(Collected data entries)

= Beginning of Section =

From an optimization exercise on the open Yosys and OpenROAD flow, aimed at small area, a short achievable clock period and few clock cycles per item; shortcuts taken in it are not production practice. RTL that was checked went through simulation tests only; none was proved equivalent to the original.

the baseline:
==> flow/design.v <==
module MyDesign
(
	input  wire        go,
	output reg         busy,
	input  wire        reset,
	input  wire        clk,
	output reg  [15:0] write_data,
	output wire [11:0] write_address,
	output reg         write_enable,
	output wire [11:0] read_input_address,
	input  wire [15:0] read_input_data,
	output wire [11:0] read_weight_address,
	input  wire [15:0] read_weight_data
);
	localparam S_IDLE = 2'd0, S_RUN = 2'd1, S_FLUSH = 2'd2, S_TAIL = 2'd3;
	reg [1:0]  st;
	reg        bub;         
	reg [4:0]  pd;          
	reg [3:0]  gd;          
	reg        f0;          
	reg        wfl;         
	reg [4:0]  K;           
	reg [4:0]  Kn;          
	reg        endn;        
	reg [9:0]  XB;          
	reg [9:0]  IA;
	reg [11:0] WA;
	reg [6:0]  dW;          
	reg [5:0]  ckh;         
	reg [6:0]  cL;          
	reg [6:0]  cS;          
	reg [11:0] OC;
	assign read_input_address  = {2'b00, IA};
	assign read_weight_address = WA;
	assign write_address       = OC;
	wire       sg    = K[0];                  
	wire [3:0] h     = K[4:1];                
	wire [3:0] hn    = Kn[4:1];
	wire [4:0] KP    = K + {4'd0, sg};        
	wire [4:0] Pm1   = {KP[3:0] - 4'd1, 1'b1};
	reg        lastp;       
	reg        lastg;       
	wire       lastl = lastp & lastg;
	wire       dummy = sg & (pd[4:1] == 4'd0);
	wire       run   = (st == S_RUN);
	wire       bub_n = run & ~bub & lastl & ~endn;
	wire       rel   = bub | lastp;           
	wire [4:0] pd_n  = rel ? Pm1 : pd - 5'd1;
	wire       l0_n  = ~rel & (pd == 5'd1);   
	wire       l1_n  = ~rel & (pd == 5'd2);
	wire       lg_n  = bub ? (K == 5'd1) : (lastp ? (gd == 4'd1) : lastg);
	wire [1:0] pq_n  = 2'd0 - pd_n[1:0];         
	reg [6:0] dW_n;
	always @(*) begin
		if (bub_n)
			dW_n = -{3'd0, hn};
		else if (l0_n & lg_n)
			dW_n = cL;
		else if (sg) begin
			case (pq_n)
				2'd1:    dW_n = bub ? {2'd0, K} + {3'd0, h} : {1'b0, ckh};
				2'd3:    dW_n = l1_n ? {2'd0, K} : -{3'd0, h};
				default: dW_n = -{3'd0, h};
			endcase
		end else begin
			if (pq_n != 2'd0) dW_n = {3'd0, h};
			else if (l0_n)    dW_n = 7'd1;
			else              dW_n = 7'd1 - {1'b0, ckh};
		end
	end
	reg  t_f, t_z;
	always @(*) begin
		t_f = 1'b0; t_z = 1'b1;
		if (run && !bub) begin
			t_f = f0;
			t_z = dummy;
		end else if (st == S_FLUSH)
			t_f = 1'b1;
	end
	always @(posedge clk or negedge reset) begin
		if (!reset) begin
			st <= S_IDLE; busy <= 1'b0; bub <= 1'b0;
		end else begin
			case (st)
				S_IDLE: if (go) begin
					busy <= 1'b1;
					st   <= S_RUN;
					bub  <= 1'b1;
				end
				S_RUN: begin
					bub <= bub_n;
					if (~bub & lastl & endn) st <= S_FLUSH;
				end
				S_FLUSH: st <= S_TAIL;
				default: if (pd == 5'd5) begin
					st   <= S_IDLE;
					busy <= 1'b0;
				end
			endcase
		end
	end
	wire [3:0] hp = read_input_data[6:3];
	always @(posedge clk) begin
		ckh <= K + {1'b0, h};
		cS  <= {{1'b0, K} + {1'b0, Kn}, 1'b1};
		cL  <= sg ? {3'd0, hn} - {3'd0, h} + 7'd1 : {3'd0, hn} + 7'd2;
	end
	always @(posedge clk) begin
		WA    <= WA + {{5{dW[6]}}, dW};
		dW    <= dW_n;
		pd    <= pd_n;
		lastp <= l0_n;
		lastg <= lg_n;
		f0    <= rel;
		IA    <= 10'd0;
		case (st)
			S_IDLE: begin
				K   <= read_input_data[6:2];
				XB  <= 10'd1;
				IA  <= go ? {4'b0, read_input_data[6:2], 1'b1} : 10'd0;
				WA  <= 12'd1 + {8'b0, hp};
				dW  <= -{3'd0, hp};
				wfl <= 1'b0;
				lastp <= 1'b0;
			end
			S_RUN: begin
				if (bub)        gd <= K[3:0] - 4'd1;
				else if (lastp) gd <= gd - 4'd1;
				if (lastp) wfl <= 1'b1;
				if (~rel)       IA <= IA + 10'd1;
				else if (~bub & lastl) begin
					K   <= Kn;
					XB  <= XB + {4'b0, K, 1'b1};
					IA  <= XB + {3'b0, cS};
				end else
					IA <= XB;
			end
			S_FLUSH: pd <= 5'd0;
			default: pd <= pd + 5'd1;
		endcase
	end
	reg        fA, wA, zA, capA, mA;
	reg [1:0]  pA;
	always @(posedge clk or negedge reset) begin
		if (!reset) begin
			fA <= 1'b0; wA <= 1'b0;
		end else begin
			fA <= t_f;
			wA <= t_f & (wfl | (st == S_FLUSH));    
		end
	end
	always @(posedge clk) begin
		zA <= t_z; capA <= bub; mA <= sg; pA <= ~pd[1:0];
		if (capA) begin
			Kn   <= read_input_data[6:2];
			endn <= &read_input_data[7:0];
		end
	end
	reg [15:0] X0, X1, X2, X3;
	reg [3:0]  xf, xw;
	reg [2:0]  xm;
	reg [1:0]  xp0, xp1, xp2;
	always @(posedge clk or negedge reset) begin
		if (!reset) begin
			xf <= 4'b0; xw <= 4'b0;
		end else begin
			xf <= {xf[2:0], fA};
			xw <= {xw[2:0], wA};
		end
	end
	always @(posedge clk) begin
		X0 <= zA ? 16'd0 : read_input_data;
		X1 <= X0; X2 <= X1; X3 <= X2;
		xm <= {xm[1:0], mA};
		xp0 <= pA; xp1 <= xp0; xp2 <= xp1;
	end
	reg [15:0]  S1;
	reg [15:4]  S2;
	reg [15:8]  S3;
	always @(posedge clk) begin
		S1 <= read_weight_data;
		S2 <= S1[15:4];
		S3 <= S2[15:8];
	end
	wire [3:0] c0 = read_weight_data[3:0];
	wire [3:0] c1 = S1[7:4];
	wire [3:0] c2 = S2[11:8];
	wire [3:0] c3 = S3[15:12];
	wire [15:0] acc0, acc1, acc2, acc3;
	wire [15:0] cy0, cy1, cy2, cy3;
	nn_row #(.ODD(0)) r0 (.clk(clk), .x(X0), .f(xf[0]), .m(mA), .pi(pA),
		.c0(c0), .c1(c1), .c2(c2), .c3(c3), .acc(acc0), .cy(cy0));
	nn_row #(.ODD(1)) r1 (.clk(clk), .x(X1), .f(xf[1]), .m(xm[0]), .pi(xp0),
		.c0(c0), .c1(c1), .c2(c2), .c3(c3), .acc(acc1), .cy(cy1));
	nn_row #(.ODD(0)) r2 (.clk(clk), .x(X2), .f(xf[2]), .m(xm[1]), .pi(xp1),
		.c0(c0), .c1(c1), .c2(c2), .c3(c3), .acc(acc2), .cy(cy2));
	nn_row #(.ODD(1)) r3 (.clk(clk), .x(X3), .f(xf[3]), .m(xm[2]), .pi(xp2),
		.c0(c0), .c1(c1), .c2(c2), .c3(c3), .acc(acc3), .cy(cy3));
	wire [3:0]  we = xw;
	wire [15:0] wacc = ({16{we[0]}} & acc0) | ({16{we[1]}} & acc1)
	                 | ({16{we[2]}} & acc2) | ({16{we[3]}} & acc3);
	wire [15:0] wcy  = ({16{we[0]}} & cy0) | ({16{we[1]}} & cy1)
	                 | ({16{we[2]}} & cy2) | ({16{we[3]}} & cy3);
	always @(posedge clk or negedge reset) begin
		if (!reset) write_enable <= 1'b0;
		else        write_enable <= |we;
	end
	always @(posedge clk) begin
		write_data <= wacc + wcy;
		OC <= (st == S_IDLE) ? 12'd0 : OC + {11'd0, write_enable};
	end
endmodule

= End of Section =

* TASK DETAILS:
Report how many lines in the data include the string "default", giving nothing but that number.

* FINISHED TASK:
3